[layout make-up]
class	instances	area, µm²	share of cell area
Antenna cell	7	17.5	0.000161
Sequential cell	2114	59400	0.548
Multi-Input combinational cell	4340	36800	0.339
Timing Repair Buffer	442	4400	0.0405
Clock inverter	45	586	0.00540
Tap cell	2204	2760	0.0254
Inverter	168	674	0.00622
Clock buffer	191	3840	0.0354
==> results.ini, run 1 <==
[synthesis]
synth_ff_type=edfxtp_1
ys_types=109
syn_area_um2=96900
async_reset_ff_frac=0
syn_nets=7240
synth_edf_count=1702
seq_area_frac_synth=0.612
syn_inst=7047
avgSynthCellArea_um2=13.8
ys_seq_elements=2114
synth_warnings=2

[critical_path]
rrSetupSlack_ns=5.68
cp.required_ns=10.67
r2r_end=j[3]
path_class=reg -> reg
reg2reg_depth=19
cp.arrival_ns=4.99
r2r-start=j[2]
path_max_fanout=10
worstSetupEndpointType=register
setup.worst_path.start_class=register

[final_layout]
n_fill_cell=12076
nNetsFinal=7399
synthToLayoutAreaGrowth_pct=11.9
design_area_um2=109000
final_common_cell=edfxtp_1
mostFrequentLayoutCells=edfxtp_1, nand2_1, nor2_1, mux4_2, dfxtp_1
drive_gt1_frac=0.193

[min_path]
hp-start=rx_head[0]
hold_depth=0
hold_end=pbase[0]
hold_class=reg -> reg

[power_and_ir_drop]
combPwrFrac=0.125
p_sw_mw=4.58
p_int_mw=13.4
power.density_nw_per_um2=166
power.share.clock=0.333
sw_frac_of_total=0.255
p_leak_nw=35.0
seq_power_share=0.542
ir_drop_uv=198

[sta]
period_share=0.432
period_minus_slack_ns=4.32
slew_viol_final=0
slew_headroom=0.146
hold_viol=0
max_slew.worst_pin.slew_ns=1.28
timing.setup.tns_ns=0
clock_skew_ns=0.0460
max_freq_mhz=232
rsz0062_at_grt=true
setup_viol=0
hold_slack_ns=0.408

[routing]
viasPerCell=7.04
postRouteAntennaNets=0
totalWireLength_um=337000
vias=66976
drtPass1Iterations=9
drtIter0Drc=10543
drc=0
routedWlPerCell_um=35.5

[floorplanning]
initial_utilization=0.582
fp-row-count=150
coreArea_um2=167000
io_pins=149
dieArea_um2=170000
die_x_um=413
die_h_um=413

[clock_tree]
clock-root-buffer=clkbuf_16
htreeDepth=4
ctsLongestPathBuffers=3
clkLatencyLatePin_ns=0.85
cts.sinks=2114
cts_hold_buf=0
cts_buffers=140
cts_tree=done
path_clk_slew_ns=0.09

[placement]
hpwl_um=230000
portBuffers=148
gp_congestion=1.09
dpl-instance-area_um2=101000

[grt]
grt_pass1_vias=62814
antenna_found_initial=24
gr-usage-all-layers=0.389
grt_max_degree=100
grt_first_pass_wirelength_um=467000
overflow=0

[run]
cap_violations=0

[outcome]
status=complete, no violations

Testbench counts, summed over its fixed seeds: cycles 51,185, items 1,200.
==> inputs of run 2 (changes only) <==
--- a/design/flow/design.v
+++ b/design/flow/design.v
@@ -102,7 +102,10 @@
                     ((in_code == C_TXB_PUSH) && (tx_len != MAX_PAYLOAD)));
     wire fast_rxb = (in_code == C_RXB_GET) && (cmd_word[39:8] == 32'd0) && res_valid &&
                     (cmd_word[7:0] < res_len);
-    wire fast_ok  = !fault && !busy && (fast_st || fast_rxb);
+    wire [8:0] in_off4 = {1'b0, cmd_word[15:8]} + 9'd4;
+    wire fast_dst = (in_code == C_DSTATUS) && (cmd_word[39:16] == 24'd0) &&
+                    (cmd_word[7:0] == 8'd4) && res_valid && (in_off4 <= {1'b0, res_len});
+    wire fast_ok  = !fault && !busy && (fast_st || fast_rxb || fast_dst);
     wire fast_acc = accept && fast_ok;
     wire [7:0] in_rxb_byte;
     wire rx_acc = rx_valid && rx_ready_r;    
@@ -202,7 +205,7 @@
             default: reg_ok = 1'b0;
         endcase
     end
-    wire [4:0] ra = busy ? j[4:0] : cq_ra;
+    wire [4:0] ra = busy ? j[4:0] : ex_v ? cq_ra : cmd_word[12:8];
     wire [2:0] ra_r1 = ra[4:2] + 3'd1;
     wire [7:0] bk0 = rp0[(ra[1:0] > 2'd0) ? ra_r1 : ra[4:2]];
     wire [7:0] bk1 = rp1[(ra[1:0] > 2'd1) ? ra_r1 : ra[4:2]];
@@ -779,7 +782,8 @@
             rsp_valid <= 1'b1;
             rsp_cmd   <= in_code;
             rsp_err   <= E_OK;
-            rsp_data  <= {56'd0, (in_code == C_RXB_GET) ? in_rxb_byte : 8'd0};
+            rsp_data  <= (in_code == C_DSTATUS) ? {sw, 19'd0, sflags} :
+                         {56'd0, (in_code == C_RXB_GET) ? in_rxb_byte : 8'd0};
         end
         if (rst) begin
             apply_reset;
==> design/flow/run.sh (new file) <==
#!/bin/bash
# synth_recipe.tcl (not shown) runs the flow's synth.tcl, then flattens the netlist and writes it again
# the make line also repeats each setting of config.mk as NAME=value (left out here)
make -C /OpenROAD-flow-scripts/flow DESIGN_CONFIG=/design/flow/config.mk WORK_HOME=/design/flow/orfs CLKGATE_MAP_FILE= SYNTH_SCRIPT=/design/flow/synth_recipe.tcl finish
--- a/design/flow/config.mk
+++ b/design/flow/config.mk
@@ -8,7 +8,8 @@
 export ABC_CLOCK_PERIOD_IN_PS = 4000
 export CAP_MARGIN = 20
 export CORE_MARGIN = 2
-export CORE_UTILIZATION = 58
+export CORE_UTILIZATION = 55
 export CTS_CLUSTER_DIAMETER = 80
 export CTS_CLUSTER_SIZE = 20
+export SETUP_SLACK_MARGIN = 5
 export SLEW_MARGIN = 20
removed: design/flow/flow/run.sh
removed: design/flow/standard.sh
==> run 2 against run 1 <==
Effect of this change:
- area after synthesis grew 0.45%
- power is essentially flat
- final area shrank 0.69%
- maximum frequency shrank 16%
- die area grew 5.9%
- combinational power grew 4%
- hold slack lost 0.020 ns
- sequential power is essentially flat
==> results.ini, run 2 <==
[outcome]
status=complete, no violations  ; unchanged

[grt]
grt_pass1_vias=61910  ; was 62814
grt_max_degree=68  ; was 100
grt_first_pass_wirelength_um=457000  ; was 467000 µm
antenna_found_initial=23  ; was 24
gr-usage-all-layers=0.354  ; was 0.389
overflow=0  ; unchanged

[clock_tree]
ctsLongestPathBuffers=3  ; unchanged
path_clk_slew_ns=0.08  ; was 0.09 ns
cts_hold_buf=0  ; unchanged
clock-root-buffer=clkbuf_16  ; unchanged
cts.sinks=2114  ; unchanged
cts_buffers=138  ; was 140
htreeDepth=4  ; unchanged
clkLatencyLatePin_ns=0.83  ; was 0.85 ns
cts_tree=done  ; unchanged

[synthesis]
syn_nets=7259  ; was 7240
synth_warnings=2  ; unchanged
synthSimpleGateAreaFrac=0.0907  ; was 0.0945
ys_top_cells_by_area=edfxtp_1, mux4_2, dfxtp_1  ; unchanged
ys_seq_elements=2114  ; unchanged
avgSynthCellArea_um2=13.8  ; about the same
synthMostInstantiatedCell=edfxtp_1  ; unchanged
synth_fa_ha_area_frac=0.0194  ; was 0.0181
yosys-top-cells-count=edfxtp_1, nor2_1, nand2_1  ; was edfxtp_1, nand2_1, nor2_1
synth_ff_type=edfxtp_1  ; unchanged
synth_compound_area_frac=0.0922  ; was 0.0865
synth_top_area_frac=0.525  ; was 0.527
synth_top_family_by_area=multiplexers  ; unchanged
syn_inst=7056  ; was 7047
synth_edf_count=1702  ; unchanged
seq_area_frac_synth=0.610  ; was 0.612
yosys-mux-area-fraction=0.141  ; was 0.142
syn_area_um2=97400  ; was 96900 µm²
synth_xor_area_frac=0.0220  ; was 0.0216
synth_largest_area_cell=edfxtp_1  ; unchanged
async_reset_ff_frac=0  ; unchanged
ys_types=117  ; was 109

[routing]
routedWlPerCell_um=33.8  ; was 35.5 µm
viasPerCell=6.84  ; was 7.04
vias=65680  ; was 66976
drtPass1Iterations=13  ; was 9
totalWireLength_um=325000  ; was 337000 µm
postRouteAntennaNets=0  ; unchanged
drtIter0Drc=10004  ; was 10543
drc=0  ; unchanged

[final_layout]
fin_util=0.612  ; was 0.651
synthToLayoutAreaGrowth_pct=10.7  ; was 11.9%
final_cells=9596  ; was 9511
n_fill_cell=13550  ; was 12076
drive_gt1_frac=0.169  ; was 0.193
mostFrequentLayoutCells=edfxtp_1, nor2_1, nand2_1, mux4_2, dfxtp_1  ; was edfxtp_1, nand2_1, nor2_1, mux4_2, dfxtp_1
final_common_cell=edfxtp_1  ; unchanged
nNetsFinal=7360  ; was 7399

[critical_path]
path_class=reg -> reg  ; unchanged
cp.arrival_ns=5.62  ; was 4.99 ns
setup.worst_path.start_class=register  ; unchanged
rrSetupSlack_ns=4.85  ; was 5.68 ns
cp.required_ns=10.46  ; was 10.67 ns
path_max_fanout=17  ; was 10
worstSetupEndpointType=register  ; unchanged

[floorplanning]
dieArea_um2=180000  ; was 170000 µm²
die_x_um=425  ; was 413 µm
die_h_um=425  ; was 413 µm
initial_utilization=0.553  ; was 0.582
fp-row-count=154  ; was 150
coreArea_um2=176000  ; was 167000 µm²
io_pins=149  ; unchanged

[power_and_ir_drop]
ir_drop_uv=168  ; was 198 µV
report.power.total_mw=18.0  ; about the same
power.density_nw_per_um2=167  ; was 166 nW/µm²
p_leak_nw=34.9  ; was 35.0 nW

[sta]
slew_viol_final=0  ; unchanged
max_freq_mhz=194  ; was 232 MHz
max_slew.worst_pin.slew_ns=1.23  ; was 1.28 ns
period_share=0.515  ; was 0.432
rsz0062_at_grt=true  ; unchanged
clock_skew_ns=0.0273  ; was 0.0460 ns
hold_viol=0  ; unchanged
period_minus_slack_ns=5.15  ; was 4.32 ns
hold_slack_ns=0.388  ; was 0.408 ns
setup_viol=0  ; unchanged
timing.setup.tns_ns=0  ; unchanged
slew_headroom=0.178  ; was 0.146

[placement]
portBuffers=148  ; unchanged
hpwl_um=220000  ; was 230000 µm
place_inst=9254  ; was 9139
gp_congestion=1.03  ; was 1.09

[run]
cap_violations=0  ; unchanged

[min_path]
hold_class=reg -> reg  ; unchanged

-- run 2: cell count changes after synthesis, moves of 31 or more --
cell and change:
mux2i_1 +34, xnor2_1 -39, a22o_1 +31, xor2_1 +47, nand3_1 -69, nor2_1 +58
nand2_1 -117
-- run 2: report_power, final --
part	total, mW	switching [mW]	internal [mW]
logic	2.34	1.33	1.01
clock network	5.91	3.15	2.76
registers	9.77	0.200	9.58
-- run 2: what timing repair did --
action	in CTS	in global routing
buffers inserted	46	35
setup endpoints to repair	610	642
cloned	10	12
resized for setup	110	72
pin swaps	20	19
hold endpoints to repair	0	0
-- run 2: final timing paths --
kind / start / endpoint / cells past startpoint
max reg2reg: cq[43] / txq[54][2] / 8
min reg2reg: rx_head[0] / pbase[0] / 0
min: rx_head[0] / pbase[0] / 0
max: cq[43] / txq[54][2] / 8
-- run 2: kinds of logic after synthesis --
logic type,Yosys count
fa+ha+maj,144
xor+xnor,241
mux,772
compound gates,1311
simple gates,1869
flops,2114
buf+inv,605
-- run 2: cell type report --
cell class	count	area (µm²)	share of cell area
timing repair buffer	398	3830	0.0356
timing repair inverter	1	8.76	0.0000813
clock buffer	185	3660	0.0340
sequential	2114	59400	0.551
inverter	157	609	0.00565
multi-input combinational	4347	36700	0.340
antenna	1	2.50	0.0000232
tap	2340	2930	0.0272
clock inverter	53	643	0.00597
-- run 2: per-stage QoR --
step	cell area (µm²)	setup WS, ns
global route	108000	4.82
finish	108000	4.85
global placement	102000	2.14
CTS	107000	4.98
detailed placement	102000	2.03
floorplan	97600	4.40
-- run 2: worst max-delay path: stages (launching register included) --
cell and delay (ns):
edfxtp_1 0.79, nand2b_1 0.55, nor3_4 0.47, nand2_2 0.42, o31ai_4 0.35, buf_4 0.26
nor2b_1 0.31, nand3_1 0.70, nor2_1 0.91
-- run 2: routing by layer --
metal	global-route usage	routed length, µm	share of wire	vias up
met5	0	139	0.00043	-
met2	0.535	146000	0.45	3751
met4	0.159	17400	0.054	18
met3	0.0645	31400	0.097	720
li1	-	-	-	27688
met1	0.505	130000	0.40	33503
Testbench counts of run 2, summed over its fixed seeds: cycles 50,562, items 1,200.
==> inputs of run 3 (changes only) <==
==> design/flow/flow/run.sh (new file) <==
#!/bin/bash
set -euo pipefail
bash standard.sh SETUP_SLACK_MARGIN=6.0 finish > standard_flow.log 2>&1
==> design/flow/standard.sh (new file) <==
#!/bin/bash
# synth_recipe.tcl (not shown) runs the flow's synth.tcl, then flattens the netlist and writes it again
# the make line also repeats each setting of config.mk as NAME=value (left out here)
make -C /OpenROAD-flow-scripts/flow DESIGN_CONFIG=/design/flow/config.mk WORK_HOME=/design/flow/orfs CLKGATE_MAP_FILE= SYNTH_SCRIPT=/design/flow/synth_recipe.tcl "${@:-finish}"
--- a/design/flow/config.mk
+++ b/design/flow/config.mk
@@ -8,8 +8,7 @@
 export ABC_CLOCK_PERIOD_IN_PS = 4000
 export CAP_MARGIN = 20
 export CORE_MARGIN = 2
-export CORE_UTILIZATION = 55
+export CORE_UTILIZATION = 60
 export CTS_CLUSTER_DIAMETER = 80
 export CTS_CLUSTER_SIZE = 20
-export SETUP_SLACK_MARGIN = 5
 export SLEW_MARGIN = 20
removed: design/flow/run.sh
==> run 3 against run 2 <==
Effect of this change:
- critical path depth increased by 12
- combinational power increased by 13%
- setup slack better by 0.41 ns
= = =
• _TASK BRIEF_
If a line contains the string "items", include it in the tally; report the final tally for the whole listing and nothing else.

• _ANSWER BELOW_
2